(Saved entries)
Start of Block
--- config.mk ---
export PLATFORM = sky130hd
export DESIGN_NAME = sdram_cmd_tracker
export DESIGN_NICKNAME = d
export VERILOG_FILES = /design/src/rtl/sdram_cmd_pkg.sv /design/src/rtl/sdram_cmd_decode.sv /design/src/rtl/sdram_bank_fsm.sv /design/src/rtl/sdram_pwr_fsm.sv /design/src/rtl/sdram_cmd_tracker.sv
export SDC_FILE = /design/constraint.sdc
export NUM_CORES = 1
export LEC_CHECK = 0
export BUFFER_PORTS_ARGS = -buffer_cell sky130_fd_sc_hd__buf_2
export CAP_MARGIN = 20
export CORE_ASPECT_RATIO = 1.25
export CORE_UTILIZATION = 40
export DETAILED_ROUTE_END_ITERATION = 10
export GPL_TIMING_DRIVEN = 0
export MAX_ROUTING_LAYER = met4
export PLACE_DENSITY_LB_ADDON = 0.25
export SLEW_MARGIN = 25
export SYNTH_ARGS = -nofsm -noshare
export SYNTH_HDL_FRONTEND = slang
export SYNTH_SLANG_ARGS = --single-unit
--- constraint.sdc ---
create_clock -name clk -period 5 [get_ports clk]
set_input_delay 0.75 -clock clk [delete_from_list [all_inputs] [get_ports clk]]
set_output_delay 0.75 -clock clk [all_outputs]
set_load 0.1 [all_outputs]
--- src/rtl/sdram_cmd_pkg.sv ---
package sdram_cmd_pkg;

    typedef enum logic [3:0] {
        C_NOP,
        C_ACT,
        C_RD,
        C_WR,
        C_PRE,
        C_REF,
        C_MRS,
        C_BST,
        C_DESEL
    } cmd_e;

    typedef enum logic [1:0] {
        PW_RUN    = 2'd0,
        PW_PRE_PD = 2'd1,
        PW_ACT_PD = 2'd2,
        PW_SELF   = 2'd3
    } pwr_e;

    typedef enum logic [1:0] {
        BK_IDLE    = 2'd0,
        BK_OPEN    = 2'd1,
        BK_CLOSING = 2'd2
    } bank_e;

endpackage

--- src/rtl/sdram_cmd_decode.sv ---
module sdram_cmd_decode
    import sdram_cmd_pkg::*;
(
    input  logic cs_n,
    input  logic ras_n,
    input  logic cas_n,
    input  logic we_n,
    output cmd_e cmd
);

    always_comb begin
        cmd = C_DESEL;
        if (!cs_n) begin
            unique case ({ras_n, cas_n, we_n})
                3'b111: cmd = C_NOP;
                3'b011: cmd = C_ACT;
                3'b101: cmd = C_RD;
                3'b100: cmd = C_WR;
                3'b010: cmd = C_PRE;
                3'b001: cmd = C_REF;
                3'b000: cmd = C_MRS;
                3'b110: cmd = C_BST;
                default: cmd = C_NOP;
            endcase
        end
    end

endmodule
End of Block
Start of Block
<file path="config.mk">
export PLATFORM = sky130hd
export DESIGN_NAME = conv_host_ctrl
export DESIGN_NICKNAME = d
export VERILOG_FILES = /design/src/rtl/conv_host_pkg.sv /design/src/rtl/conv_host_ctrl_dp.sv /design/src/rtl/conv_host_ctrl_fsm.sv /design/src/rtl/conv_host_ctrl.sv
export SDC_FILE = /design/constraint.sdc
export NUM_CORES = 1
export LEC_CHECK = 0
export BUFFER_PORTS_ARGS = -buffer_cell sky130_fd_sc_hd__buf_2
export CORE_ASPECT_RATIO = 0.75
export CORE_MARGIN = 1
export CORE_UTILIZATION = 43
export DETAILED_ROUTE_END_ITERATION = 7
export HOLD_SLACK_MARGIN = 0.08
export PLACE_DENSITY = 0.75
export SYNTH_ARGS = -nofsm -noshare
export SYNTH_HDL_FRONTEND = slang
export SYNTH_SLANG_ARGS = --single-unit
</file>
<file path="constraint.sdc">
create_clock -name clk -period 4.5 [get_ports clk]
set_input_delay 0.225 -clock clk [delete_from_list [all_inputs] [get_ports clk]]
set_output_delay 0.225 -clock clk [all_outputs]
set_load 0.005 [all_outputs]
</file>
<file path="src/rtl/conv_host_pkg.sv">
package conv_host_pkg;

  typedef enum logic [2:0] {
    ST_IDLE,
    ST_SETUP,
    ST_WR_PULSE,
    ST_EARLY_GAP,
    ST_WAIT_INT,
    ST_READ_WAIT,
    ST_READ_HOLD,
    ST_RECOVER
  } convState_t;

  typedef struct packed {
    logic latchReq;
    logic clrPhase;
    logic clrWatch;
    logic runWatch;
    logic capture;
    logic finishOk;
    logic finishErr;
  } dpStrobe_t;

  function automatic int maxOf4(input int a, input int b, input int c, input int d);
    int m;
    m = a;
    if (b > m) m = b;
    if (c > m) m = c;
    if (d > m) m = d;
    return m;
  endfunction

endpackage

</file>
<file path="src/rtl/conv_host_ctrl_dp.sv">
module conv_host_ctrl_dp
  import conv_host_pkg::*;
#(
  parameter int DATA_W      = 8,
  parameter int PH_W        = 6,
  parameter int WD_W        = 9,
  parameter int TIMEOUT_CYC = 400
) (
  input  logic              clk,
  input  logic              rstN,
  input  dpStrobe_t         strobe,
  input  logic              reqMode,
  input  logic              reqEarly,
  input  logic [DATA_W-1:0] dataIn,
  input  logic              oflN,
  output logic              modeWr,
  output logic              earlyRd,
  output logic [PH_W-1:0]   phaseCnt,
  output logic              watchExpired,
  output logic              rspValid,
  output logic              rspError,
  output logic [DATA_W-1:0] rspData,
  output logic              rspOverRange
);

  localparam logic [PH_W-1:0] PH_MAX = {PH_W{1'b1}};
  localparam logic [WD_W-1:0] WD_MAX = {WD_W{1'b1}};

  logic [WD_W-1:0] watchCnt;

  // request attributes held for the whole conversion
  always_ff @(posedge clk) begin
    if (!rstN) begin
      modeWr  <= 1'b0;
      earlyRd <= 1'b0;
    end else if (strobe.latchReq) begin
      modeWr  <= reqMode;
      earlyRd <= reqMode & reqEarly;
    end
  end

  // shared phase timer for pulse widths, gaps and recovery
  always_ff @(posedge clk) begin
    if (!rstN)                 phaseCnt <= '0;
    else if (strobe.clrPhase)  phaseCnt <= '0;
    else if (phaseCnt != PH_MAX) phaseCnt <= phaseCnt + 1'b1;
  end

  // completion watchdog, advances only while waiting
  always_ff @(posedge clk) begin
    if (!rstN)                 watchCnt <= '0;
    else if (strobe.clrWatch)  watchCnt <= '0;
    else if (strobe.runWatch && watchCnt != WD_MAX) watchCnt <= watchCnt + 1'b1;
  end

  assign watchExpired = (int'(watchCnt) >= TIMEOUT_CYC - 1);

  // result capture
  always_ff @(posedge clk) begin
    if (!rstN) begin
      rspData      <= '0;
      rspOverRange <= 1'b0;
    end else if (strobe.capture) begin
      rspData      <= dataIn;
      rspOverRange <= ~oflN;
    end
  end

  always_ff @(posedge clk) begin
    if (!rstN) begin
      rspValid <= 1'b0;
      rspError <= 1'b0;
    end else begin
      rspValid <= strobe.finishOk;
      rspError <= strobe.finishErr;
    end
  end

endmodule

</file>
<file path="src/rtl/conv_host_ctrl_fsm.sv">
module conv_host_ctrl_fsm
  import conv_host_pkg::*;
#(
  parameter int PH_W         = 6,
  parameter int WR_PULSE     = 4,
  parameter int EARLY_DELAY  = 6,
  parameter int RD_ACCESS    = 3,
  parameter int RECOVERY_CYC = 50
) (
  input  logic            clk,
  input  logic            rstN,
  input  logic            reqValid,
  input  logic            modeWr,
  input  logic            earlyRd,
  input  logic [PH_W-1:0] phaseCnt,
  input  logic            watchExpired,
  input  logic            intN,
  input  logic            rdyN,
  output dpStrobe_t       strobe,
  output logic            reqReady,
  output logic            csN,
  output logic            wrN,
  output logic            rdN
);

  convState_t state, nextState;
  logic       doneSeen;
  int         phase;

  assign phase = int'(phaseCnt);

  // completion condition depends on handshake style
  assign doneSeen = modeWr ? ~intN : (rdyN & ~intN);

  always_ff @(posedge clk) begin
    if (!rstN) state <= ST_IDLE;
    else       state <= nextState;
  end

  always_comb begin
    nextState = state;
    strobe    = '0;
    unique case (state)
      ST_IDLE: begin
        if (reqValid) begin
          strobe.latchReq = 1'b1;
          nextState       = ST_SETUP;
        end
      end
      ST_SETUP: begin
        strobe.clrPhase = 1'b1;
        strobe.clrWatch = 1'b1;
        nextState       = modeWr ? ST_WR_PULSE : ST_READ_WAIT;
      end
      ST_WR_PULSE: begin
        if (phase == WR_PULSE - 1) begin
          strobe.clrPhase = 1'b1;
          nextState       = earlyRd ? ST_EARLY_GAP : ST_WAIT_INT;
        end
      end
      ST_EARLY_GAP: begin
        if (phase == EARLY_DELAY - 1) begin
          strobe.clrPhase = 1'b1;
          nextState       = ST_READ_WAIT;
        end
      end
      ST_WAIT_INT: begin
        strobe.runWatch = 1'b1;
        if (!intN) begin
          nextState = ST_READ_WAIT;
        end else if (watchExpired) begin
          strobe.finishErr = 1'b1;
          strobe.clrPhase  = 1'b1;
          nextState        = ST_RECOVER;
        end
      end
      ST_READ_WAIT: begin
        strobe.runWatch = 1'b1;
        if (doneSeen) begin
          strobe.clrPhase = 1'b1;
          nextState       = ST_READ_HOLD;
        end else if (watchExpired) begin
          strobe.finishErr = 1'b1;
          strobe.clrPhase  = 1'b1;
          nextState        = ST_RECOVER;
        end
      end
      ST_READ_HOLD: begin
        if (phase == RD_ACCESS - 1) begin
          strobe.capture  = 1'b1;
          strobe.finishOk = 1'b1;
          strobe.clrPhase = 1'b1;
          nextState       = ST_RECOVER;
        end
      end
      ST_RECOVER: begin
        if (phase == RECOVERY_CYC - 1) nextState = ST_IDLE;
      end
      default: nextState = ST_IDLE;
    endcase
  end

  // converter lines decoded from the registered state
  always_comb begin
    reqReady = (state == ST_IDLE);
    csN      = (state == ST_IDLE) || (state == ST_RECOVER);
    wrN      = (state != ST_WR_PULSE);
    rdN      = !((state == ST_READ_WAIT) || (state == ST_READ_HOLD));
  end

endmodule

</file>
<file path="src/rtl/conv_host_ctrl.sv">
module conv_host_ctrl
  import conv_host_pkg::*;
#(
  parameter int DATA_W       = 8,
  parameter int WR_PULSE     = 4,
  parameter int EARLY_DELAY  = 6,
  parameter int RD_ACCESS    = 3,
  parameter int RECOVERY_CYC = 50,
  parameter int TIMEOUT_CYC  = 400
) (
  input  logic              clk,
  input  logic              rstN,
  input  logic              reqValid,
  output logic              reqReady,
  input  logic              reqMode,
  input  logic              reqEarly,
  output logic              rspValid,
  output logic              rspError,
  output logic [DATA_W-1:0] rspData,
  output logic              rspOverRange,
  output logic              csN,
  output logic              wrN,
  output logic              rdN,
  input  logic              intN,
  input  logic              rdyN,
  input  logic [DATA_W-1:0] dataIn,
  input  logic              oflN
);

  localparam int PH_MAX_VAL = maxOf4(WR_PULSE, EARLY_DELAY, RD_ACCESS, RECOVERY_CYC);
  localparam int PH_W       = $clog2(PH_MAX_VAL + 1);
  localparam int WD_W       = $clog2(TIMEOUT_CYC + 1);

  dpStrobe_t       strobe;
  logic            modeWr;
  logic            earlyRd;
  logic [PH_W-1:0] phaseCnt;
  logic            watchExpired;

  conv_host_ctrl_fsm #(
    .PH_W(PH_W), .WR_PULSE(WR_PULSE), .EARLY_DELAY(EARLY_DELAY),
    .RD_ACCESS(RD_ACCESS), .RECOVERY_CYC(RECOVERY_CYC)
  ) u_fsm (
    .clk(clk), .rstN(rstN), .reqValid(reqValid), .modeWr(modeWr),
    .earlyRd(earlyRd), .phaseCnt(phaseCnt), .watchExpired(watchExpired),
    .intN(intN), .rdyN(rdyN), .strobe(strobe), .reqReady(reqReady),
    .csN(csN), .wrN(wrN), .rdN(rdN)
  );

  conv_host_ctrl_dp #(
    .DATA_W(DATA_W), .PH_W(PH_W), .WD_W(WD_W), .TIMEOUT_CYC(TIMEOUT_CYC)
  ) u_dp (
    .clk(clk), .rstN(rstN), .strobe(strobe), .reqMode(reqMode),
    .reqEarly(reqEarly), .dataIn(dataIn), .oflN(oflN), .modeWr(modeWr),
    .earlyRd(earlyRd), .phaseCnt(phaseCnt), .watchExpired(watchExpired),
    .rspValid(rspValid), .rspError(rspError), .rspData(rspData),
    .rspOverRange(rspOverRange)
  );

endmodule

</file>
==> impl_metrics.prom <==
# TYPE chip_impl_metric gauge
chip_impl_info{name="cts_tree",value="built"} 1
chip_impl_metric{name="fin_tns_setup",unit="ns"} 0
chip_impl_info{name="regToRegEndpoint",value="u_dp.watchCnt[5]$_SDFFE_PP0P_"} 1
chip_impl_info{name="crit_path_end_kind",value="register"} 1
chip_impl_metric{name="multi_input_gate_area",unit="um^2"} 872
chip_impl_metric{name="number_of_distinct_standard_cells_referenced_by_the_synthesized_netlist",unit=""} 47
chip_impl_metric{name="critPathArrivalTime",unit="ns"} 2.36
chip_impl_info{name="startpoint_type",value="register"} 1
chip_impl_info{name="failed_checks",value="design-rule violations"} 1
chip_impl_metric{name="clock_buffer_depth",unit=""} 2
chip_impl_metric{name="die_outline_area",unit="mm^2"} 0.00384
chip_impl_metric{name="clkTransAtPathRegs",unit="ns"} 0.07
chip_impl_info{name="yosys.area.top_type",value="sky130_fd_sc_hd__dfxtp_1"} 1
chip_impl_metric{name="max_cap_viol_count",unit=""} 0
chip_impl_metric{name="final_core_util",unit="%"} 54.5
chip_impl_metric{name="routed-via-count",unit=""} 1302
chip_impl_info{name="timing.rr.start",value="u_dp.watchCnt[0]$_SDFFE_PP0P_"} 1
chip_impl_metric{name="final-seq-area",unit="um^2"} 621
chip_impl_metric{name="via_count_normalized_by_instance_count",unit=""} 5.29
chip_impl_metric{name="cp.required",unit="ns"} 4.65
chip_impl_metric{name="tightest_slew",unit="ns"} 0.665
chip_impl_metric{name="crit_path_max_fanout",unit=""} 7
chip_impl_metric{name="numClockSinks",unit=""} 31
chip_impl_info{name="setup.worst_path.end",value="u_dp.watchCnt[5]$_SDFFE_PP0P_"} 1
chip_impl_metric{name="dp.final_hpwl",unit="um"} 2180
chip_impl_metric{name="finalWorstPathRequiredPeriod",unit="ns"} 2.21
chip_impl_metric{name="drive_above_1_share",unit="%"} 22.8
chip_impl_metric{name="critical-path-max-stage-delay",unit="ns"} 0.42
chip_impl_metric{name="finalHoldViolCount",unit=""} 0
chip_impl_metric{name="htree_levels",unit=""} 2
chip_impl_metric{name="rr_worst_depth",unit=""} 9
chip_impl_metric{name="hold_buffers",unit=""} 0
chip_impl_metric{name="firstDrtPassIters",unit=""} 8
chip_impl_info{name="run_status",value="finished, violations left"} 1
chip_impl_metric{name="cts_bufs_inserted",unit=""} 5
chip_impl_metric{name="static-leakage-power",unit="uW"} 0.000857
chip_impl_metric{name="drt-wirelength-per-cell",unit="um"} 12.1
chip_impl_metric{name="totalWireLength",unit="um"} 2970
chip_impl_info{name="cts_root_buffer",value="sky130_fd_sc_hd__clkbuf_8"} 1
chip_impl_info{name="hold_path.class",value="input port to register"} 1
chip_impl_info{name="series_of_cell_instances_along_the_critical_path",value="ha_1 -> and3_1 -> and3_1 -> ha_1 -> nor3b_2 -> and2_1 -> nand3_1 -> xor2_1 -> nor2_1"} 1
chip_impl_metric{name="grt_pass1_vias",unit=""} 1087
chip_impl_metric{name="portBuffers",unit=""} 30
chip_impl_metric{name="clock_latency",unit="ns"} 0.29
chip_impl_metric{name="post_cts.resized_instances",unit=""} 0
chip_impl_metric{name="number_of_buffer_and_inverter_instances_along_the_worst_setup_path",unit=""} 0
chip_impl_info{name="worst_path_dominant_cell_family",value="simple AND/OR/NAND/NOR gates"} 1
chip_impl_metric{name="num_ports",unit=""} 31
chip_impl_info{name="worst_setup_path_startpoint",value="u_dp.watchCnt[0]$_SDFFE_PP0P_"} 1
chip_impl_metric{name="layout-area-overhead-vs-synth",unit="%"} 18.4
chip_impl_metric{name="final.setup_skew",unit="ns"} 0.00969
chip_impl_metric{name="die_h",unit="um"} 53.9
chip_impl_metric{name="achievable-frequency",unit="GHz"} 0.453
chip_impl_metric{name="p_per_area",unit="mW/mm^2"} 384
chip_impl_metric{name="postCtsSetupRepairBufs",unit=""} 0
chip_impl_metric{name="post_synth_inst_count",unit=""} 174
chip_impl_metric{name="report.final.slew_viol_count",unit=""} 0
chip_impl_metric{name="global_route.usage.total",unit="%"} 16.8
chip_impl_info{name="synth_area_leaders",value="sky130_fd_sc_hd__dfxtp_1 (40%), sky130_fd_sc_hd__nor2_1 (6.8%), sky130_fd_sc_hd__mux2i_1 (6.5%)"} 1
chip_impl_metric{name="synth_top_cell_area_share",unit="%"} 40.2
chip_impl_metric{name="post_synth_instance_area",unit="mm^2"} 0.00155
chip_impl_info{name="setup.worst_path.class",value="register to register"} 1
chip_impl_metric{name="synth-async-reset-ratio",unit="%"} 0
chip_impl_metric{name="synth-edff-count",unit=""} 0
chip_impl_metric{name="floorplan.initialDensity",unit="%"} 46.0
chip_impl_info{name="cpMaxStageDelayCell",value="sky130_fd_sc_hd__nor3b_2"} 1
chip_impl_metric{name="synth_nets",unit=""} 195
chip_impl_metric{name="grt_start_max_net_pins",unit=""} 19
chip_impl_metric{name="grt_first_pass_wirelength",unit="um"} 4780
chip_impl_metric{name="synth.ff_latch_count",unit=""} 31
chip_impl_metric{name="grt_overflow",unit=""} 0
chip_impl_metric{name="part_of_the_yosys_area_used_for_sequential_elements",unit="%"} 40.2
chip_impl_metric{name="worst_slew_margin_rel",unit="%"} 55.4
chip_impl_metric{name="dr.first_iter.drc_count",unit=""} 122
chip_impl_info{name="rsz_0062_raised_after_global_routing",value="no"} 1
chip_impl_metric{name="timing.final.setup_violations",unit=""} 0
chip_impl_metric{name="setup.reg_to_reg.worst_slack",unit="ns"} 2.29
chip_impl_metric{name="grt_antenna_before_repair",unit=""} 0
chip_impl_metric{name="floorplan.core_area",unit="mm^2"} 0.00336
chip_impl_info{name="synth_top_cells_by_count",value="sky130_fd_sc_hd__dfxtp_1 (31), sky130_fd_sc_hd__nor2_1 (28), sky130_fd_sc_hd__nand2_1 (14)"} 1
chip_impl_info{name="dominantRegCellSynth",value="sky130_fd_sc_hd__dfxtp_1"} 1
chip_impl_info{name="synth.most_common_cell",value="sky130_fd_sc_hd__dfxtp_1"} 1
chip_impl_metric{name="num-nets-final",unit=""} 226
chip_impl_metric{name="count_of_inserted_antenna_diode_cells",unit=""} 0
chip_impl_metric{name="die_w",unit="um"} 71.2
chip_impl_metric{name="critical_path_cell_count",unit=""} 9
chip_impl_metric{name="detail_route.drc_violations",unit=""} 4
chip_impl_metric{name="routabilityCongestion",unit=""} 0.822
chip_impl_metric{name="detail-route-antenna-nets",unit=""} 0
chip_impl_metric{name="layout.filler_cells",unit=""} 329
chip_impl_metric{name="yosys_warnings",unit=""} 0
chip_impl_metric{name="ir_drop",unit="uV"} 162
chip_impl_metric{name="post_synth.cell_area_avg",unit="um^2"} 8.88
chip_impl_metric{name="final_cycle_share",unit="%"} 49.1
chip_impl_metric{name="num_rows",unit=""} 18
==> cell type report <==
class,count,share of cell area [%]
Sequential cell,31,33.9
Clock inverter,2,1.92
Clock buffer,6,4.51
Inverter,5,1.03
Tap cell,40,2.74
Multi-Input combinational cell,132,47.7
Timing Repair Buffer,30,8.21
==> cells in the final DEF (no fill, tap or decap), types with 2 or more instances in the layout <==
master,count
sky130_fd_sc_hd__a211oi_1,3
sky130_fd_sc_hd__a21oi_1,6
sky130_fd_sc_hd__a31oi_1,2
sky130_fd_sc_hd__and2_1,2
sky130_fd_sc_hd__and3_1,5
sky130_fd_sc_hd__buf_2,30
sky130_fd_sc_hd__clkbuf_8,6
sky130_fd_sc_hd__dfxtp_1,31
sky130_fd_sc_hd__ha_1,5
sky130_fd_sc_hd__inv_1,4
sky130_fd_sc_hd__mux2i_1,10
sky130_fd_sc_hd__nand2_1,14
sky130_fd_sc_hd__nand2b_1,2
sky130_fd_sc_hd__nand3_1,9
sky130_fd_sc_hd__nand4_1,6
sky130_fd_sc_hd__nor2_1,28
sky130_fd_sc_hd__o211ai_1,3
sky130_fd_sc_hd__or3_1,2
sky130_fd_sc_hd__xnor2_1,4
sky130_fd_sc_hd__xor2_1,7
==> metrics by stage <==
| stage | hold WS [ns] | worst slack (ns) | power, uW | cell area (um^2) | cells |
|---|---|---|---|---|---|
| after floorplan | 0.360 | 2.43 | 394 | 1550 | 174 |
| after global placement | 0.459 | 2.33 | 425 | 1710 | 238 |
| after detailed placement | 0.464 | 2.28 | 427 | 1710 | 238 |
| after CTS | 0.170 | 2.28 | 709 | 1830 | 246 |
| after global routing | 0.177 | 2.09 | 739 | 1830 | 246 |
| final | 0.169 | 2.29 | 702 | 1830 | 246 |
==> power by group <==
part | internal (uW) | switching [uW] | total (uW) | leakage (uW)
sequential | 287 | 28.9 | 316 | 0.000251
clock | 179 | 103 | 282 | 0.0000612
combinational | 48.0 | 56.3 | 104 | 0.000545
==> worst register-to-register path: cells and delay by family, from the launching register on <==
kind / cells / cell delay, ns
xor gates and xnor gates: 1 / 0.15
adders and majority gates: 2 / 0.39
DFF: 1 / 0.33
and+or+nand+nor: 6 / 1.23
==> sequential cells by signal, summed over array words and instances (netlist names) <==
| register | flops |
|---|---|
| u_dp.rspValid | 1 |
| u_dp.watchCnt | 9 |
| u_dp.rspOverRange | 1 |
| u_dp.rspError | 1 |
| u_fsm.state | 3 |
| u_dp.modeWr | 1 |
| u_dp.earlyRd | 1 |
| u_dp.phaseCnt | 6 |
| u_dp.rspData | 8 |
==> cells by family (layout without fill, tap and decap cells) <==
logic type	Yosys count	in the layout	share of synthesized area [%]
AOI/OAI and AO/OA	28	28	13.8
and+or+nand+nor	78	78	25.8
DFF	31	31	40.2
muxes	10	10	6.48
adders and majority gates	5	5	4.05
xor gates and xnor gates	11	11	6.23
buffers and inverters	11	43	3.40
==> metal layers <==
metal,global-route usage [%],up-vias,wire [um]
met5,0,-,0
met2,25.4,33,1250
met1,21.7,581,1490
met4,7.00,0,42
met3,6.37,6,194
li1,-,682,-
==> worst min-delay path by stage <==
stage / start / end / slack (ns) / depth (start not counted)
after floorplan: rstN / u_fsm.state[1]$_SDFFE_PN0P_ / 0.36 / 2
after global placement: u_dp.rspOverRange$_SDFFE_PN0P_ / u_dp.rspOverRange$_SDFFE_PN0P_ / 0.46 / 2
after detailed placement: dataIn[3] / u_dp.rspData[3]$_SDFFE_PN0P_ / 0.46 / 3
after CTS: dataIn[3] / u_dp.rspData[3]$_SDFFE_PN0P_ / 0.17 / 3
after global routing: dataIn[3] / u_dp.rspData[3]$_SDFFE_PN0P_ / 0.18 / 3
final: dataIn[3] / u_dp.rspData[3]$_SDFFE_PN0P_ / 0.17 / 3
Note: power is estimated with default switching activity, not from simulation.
End of Block
Start of Block
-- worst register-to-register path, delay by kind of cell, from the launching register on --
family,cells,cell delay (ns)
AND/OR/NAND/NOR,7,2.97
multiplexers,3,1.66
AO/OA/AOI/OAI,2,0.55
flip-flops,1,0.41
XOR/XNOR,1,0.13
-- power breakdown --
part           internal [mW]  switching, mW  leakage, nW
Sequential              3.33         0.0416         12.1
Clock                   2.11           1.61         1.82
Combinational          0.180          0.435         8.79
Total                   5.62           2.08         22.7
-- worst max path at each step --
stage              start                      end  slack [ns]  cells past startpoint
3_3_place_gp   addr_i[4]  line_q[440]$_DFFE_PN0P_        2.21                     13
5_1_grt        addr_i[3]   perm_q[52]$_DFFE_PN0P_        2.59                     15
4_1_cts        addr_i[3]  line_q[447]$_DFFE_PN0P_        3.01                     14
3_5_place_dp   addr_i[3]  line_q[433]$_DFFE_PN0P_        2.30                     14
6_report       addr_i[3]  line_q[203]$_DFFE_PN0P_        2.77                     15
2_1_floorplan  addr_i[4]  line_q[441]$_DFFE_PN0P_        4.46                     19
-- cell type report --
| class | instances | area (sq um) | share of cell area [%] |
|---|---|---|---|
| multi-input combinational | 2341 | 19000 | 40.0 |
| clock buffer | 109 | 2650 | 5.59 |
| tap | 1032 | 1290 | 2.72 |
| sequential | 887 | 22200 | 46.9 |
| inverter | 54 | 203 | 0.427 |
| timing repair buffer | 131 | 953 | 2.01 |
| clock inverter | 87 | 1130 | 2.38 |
End of Block
_Activity_: Copy the lines of the data above exactly as written, beginning with the line containing "-- worst register-to-register" and ending with the line containing "1130 | 2.38 |", and leave out all other lines.

_Expected answer_:
-- worst register-to-register path, delay by kind of cell, from the launching register on --
family,cells,cell delay (ns)
AND/OR/NAND/NOR,7,2.97
multiplexers,3,1.66
AO/OA/AOI/OAI,2,0.55
flip-flops,1,0.41
XOR/XNOR,1,0.13
-- power breakdown --
part           internal [mW]  switching, mW  leakage, nW
Sequential              3.33         0.0416         12.1
Clock                   2.11           1.61         1.82
Combinational          0.180          0.435         8.79
Total                   5.62           2.08         22.7
-- worst max path at each step --
stage              start                      end  slack [ns]  cells past startpoint
3_3_place_gp   addr_i[4]  line_q[440]$_DFFE_PN0P_        2.21                     13
5_1_grt        addr_i[3]   perm_q[52]$_DFFE_PN0P_        2.59                     15
4_1_cts        addr_i[3]  line_q[447]$_DFFE_PN0P_        3.01                     14
3_5_place_dp   addr_i[3]  line_q[433]$_DFFE_PN0P_        2.30                     14
6_report       addr_i[3]  line_q[203]$_DFFE_PN0P_        2.77                     15
2_1_floorplan  addr_i[4]  line_q[441]$_DFFE_PN0P_        4.46                     19
-- cell type report --
| class | instances | area (sq um) | share of cell area [%] |
|---|---|---|---|
| multi-input combinational | 2341 | 19000 | 40.0 |
| clock buffer | 109 | 2650 | 5.59 |
| tap | 1032 | 1290 | 2.72 |
| sequential | 887 | 22200 | 46.9 |
| inverter | 54 | 203 | 0.427 |
| timing repair buffer | 131 | 953 | 2.01 |
| clock inverter | 87 | 1130 | 2.38 |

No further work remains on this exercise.